Tropane alkaloids from Erythroxylum vacciniifolium were determined on C18 column in eluent system containing addition of TEA [287]. DEA was added to eluent for analysis of tropane alkaloids from hairy roots of Anisodus acutangulus [288].

Hong et al. were separated of ephedra alkaloids from Ephedra herb on polar-RP column with mixture of MeOH/water/phosphoric acid/TEA or MeOH/water/phosphoric acid/dibuthylamine [289].
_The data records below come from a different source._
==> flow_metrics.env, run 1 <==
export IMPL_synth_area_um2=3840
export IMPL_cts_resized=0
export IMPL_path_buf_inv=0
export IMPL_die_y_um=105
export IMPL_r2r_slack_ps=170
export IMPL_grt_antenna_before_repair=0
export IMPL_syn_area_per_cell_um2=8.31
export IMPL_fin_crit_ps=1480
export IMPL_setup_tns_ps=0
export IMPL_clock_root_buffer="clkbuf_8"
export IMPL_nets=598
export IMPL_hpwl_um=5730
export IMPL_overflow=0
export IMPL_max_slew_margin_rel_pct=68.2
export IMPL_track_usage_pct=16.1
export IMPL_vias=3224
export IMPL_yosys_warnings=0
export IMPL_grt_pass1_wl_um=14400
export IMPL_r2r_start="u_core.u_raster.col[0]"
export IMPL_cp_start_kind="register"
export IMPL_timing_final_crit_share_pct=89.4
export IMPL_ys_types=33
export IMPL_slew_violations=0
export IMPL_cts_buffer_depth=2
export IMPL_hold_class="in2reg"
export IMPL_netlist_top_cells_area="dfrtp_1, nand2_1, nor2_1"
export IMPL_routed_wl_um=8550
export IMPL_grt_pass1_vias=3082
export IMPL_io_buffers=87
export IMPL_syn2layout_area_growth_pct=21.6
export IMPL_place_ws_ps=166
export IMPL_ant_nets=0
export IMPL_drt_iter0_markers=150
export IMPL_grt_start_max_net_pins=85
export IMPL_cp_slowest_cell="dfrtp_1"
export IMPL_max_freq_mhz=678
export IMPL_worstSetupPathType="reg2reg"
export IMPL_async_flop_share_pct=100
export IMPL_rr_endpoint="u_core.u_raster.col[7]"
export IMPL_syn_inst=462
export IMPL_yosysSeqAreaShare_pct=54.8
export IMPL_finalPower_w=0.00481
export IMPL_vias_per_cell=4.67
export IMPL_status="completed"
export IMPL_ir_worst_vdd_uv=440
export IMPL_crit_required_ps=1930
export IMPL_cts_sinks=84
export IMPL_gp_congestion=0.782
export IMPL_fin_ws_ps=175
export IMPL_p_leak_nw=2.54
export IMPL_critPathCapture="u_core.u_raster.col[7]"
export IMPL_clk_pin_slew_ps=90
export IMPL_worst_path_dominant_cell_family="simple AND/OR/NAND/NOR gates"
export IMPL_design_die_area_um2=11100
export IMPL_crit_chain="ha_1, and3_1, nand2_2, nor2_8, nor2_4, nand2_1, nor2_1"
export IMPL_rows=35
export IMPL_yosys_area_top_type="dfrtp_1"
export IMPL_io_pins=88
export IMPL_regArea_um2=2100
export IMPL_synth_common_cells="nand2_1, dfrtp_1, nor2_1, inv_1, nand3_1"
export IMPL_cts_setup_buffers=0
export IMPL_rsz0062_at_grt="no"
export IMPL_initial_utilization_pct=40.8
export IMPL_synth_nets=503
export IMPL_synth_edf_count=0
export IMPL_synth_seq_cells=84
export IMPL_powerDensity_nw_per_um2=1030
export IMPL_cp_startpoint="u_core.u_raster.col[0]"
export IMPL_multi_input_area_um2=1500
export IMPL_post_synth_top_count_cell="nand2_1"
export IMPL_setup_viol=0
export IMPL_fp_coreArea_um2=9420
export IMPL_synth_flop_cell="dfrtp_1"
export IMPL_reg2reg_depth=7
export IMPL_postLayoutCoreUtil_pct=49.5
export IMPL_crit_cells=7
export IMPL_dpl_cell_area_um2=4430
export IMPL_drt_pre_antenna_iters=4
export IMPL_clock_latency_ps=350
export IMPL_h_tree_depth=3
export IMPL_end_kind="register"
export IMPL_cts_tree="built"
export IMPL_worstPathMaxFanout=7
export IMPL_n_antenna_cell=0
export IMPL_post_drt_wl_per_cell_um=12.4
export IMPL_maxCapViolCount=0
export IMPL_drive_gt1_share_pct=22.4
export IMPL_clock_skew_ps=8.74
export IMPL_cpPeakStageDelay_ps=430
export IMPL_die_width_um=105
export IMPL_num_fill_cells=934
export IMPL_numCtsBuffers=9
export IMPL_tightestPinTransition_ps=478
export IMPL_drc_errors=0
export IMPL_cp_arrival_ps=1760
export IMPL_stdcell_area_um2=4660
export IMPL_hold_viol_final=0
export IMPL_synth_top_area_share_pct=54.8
To suppress free silanol groups, an addition of ionic liquids (IL) to mobile phases can also be applied. Their usefulness for analytical chemistry can be due to their favorable physicochemical properties, such as the lack of vapor pressure, good chemical and thermal stability, as well as very good dissolution properties regarding both inorganic and organic compounds. The retention mechanism using IL additives is very complex, since both the anion and the cation contribute to the retention of analytes. On the one hand, cations of ionic liquids coat the surface of the stationary phase to suppress free silanols and thus improve peak shape. On the other hand, part of the ionic liquids move with mobile phase and interact with the analytes – the anions of ionic liquids paired with the cations of analytes to make the analytes more retentive, whereas the cations of ionic liquids repulse the positively charged alkaloids to reduce their retention [290].

An ionic liquid-based aqueous two-phase system has been developed as a new pretreatment strategy for the analysis of opium alkaloids in Papaver papaveris plant extract [291]. The authors examined the effect of IL concentration on an alkaloid’s retention.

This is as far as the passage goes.